Wenn ein Unternehmen mit „Kundenorientierung“ wirbt, weiß ich nicht mehr, ob ich noch lachen oder schon weinen soll.
Weshalb? Die Geschäftsprozessese sind in aller Regel alles andere als konsequent von rechts nach links durchdacht und der Kunde kommt darin bestenfalls als „Bezahlaugust“ vor, auf dem man wunderbar alle lästigen Aufgaben des Reklamationsmanagements und der Qualitätssicherung abwälzen kann.
Wie ich darauf komme? Ich erlebe es gerade fast täglich. In unterschiedlichen Rollen. Gut aktuell mehr als Kunde, dessen Lebenszeit fröhlich verschwendet wird und dem man – wie ich heute erfahren durfte – sogar die Entsorgung der defekten Ware aufs Auge drückt. Das war heute mein Highlight des Irrsinns.
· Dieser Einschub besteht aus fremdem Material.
[config.mk]
export PLATFORM = sky130hd
export DESIGN_NAME = ascon_round_ctrl_flat
export DESIGN_NICKNAME = d
export VERILOG_FILES = /design/src/rtl/ascon_round_ctrl_if.sv /design/src/rtl/ascon_round_ctrl.sv /design/src/flat_wrapper.sv
export SDC_FILE = /design/constraint.sdc
export NUM_CORES = 1
export LEC_CHECK = 0
export BUFFER_PORTS_ARGS = -buffer_cell sky130_fd_sc_hd__buf_2
export CAP_MARGIN = 20
export CORE_AREA = 2 2 39 41
export DETAILED_ROUTE_END_ITERATION = 6
export DIE_AREA = 0 0 41 43
export SLEW_MARGIN = 0
export SYNTH_ARGS = -nofsm -noshare
export SYNTH_HDL_FRONTEND = slang
export SYNTH_SLANG_ARGS = --single-unit
export TNS_END_PERCENT = 30
[constraint.sdc]
create_clock -name clock_i -period 0.8 [get_ports clock_i]
set_input_delay 0.08 -clock clock_i [delete_from_list [all_inputs] [get_ports clock_i]]
set_output_delay 0.08 -clock clock_i [all_outputs]
set_load 0.05 [all_outputs]
[src/rtl/ascon_round_ctrl_if.sv]
// rtl/ascon_round_ctrl_if.sv - handshake/control bundle between the round controller and its environment
// Optional abort_i exists only when ASCON_ROUND_ABORT_EN is defined.
interface ascon_round_ctrl_if;
    logic       start_i;
    logic       mode_i;
`ifdef ASCON_ROUND_ABORT_EN
    logic       abort_i;
`endif
    logic [3:0] cpt_i;
    logic       en_cpt_o;
    logic       init_12_o;
    logic       init_6_o;
    logic       perm_en_o;
    logic       first_round_o;
    logic       ready_o;
    logic       done_o;

    modport master (
        output start_i,
        output mode_i,
`ifdef ASCON_ROUND_ABORT_EN
        output abort_i,
`endif
        output cpt_i,
        input  en_cpt_o,
        input  init_12_o,
        input  init_6_o,
        input  perm_en_o,
        input  first_round_o,
        input  ready_o,
        input  done_o
    );

    modport slave (
        input  start_i,
        input  mode_i,
`ifdef ASCON_ROUND_ABORT_EN
        input  abort_i,
`endif
        input  cpt_i,
        output en_cpt_o,
        output init_12_o,
        output init_6_o,
        output perm_en_o,
        output first_round_o,
        output ready_o,
        output done_o
    );
endinterface
<file path="config.mk">
export PLATFORM = sky130hd
export DESIGN_NAME = arm_pipe_stage
export DESIGN_NICKNAME = d
export VERILOG_FILES = /design/src/rtl/arm_pipe_pkg.sv /design/src/rtl/arm_pipe_slot.sv /design/src/rtl/arm_pipe_stage.sv
export SDC_FILE = /design/constraint.sdc
export NUM_CORES = 1
export LEC_CHECK = 0
export CAP_MARGIN = 20
export CORE_ASPECT_RATIO = 0.5
export CORE_MARGIN = 5
export CORE_UTILIZATION = 49
export CTS_CLUSTER_DIAMETER = 40
export CTS_CLUSTER_SIZE = 14
export DETAILED_ROUTE_END_ITERATION = 16
export PLACE_DENSITY = 0.87
export SYNTH_ARGS = -nofsm -noshare
export SYNTH_HDL_FRONTEND = slang
export SYNTH_SLANG_ARGS = --single-unit
export TNS_END_PERCENT = 100
</file>
<file path="constraint.sdc">
create_clock -name clk -period 2.07 [get_ports clk]
set_input_delay 0.414 -clock clk [delete_from_list [all_inputs] [get_ports clk]]
set_output_delay 0.414 -clock clk [all_outputs]
set_load 0.05 [all_outputs]
</file>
Mein Fazit, wie so oft in den letzten Jahren: Wo effizienzneurotische Manager walten, trifft die weberianische Warnung der Organisation als Selbstzweck auf lokal totptimierte Prozesse in Kombination auf organisierte Unverantwortlichkeit. Sämtliche Fortschritte und das Postulat der Nachhaltigkeit sowie Kundenorientierung werden zur Realsatire, die selbst #MeisterKonfus zum Kopfschütteln bringt.
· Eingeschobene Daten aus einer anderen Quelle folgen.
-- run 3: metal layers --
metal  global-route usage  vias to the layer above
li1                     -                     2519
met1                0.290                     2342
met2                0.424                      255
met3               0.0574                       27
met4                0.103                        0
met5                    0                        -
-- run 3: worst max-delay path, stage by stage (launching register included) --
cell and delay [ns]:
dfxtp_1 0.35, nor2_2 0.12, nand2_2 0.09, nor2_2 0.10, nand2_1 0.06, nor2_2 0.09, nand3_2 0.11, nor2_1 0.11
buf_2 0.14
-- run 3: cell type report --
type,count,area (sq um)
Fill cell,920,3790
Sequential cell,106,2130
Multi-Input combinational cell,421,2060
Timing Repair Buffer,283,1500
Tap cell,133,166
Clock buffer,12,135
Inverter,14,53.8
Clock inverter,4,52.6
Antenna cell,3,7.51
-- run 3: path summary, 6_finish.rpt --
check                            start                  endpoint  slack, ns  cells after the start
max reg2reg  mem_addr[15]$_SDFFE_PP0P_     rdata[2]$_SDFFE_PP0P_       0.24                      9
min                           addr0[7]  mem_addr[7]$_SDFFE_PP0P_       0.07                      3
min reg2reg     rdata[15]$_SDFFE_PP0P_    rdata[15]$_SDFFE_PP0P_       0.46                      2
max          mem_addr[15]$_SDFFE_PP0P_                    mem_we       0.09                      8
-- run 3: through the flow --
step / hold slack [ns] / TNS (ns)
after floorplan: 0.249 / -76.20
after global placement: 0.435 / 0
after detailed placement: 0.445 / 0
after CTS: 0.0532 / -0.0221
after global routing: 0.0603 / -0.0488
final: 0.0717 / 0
==> src/rtl/turbo_encoder_if.sv <==
// Block handshake and bit-plane output bus between the turbo encoder and its consumer.
// master drives info bits; slave is the encoder.
interface turbo_encoder_if;
   localparam int unsigned INFO_W  = 5;
   localparam int unsigned PLANE_W = 21;

   logic [INFO_W-1:0]  data_i;
   logic               valid_i;
   logic               ready_o;
   logic [PLANE_W-1:0] data_o;
   logic               start_o;
   logic               done_o;

   modport master (output data_i, valid_i, input ready_o, data_o, start_o, done_o);
   modport slave  (input data_i, valid_i, output ready_o, data_o, start_o, done_o);
endinterface

==> src/rtl/turbo_encoder.sv <==
// Rate-1/3 turbo encoder: two RSC(1+D+D^2, 1+D^2) encoders around a 7-point interleaver,
// streamed as four soft-value bit-plane words {sys, par1, par2}.
module turbo_encoder #(
   parameter int unsigned INPUT_SIZE  = 5,
   parameter int unsigned EXTEND_SIZE = 7,
   parameter int unsigned SOFT_W      = 4
) (
   input  logic            clk_p_i,
   input  logic            reset_n_i,
   turbo_encoder_if.slave  bus
);
   localparam int unsigned POS_W   = $clog2(EXTEND_SIZE);
   localparam int unsigned PLANE_W = 3 * EXTEND_SIZE;
   localparam int unsigned PCNT_W  = $clog2(SOFT_W);

   typedef enum logic [1:0] {S_IDLE, S_ENC1, S_ENC2, S_SEND} state_t;

   typedef struct packed {
      logic [EXTEND_SIZE-1:0] sys;
      logic [EXTEND_SIZE-1:0] par1;
      logic [EXTEND_SIZE-1:0] par2;
   } plane_t;

   state_t                  state;
   logic [INPUT_SIZE-1:0]   info;
   logic [POS_W-1:0]        pos;
   logic [PCNT_W-1:0]       plane_cnt;
   logic [EXTEND_SIZE-1:0]  sys, par1, par2;
   logic                    enc1_s1, enc1_s2, enc2_s1, enc2_s2;

   logic [EXTEND_SIZE-1:0]  info_ext, sys2;
   logic                    enc1_u, enc1_a, enc1_p;
   logic                    enc2_u, enc2_a, enc2_p;
   plane_t                  word;
   logic [PLANE_W-1:0]      plane_next;
   logic [PCNT_W-1:0]       plane_cnt_nxt;

   assign bus.ready_o = (state == S_IDLE);

   // Per-position encoder datapath; tail positions 1..0 drive encoder 1 back to (0,0).
   always_comb begin
      info_ext      = {info, 2'b00};
      enc1_u        = (pos >= POS_W'(2)) ? info_ext[pos] : (enc1_s1 ^ enc1_s2);
      enc1_a        = enc1_u ^ enc1_s1 ^ enc1_s2;
      enc1_p        = enc1_a ^ enc1_s2;
      sys2          = {sys[0], sys[4], sys[1], sys[5], sys[2], sys[6], sys[3]};
      enc2_u        = sys2[pos];
      enc2_a        = enc2_u ^ enc2_s1 ^ enc2_s2;
      enc2_p        = enc2_a ^ enc2_s2;
      word          = '{sys: sys, par1: par1, par2: par2};
      plane_cnt_nxt = plane_cnt + PCNT_W'(1);
      // +7 = 4'b0111, -7 = 4'b1001: plane0 constant, planes 1/2 the bit, plane3 its inverse
      case (plane_cnt_nxt)
         PCNT_W'(0): plane_next = '1;
         PCNT_W'(3): plane_next = ~word;
         default:    plane_next = word;
      endcase
   end

   always_ff @(posedge clk_p_i or negedge reset_n_i) begin
      if (!reset_n_i) begin
         state       <= S_IDLE;
         info        <= '0;
         pos         <= '0;
         plane_cnt   <= '0;
         sys         <= '0;
         par1        <= '0;
         par2        <= '0;
         enc1_s1     <= 1'b0;
         enc1_s2     <= 1'b0;
         enc2_s1     <= 1'b0;
         enc2_s2     <= 1'b0;
         bus.data_o  <= '0;
         bus.start_o <= 1'b0;
         bus.done_o  <= 1'b0;
      end else begin
         case (state)
            S_IDLE: begin
               if (bus.valid_i) begin
                  info    <= bus.data_i;
                  pos     <= POS_W'(EXTEND_SIZE - 1);
                  enc1_s1 <= 1'b0;
                  enc1_s2 <= 1'b0;
                  enc2_s1 <= 1'b0;
                  enc2_s2 <= 1'b0;
                  state   <= S_ENC1;
               end
            end
            S_ENC1: begin
               sys[pos]  <= enc1_u;
               par1[pos] <= enc1_p;
               enc1_s1   <= enc1_a;
               enc1_s2   <= enc1_s1;
               if (pos == '0) begin
                  pos   <= POS_W'(EXTEND_SIZE - 1);
                  state <= S_ENC2;
               end else begin
                  pos <= pos - POS_W'(1);
               end
            end
            S_ENC2: begin
               par2[pos] <= enc2_p;
               enc2_s1   <= enc2_a;
               enc2_s2   <= enc2_s1;
               if (pos == '0) begin
                  plane_cnt   <= '0;
                  bus.data_o  <= '1;
                  bus.start_o <= 1'b1;
                  state       <= S_SEND;
               end else begin
                  pos <= pos - POS_W'(1);
               end
            end
            S_SEND: begin
               if (plane_cnt == PCNT_W'(SOFT_W - 1)) begin
                  bus.data_o  <= '0;
                  bus.start_o <= 1'b0;
                  bus.done_o  <= 1'b0;
                  state       <= S_IDLE;
               end else begin
                  plane_cnt  <= plane_cnt_nxt;
                  bus.data_o <= plane_next;
                  bus.done_o <= (plane_cnt_nxt == PCNT_W'(SOFT_W - 1));
               end
            end
            default: state <= S_IDLE;
         endcase
      end
   end
endmodule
Liebe Industrie, lieber Einzelhandel und liebe Dienstleistungsunternehmen – ihr habt ein Problem. Ein gigantisches. Den, wer derart „verschwenderisch“ mit Ressourcen, Lebenszeit und Energie umgeht, ist alles andere als „kundenzentriert“ und nachhaltig. Ganz im Gegenteil. Unternehmen sind für Menschen da, nicht Menschen für Unternehmen! Und wer diesen Grundsatz ignoriert, sollte sich nicht wundern, wenn eines Tages sich die Kunden, Mitarbeitenden und Lieferanten abwenden.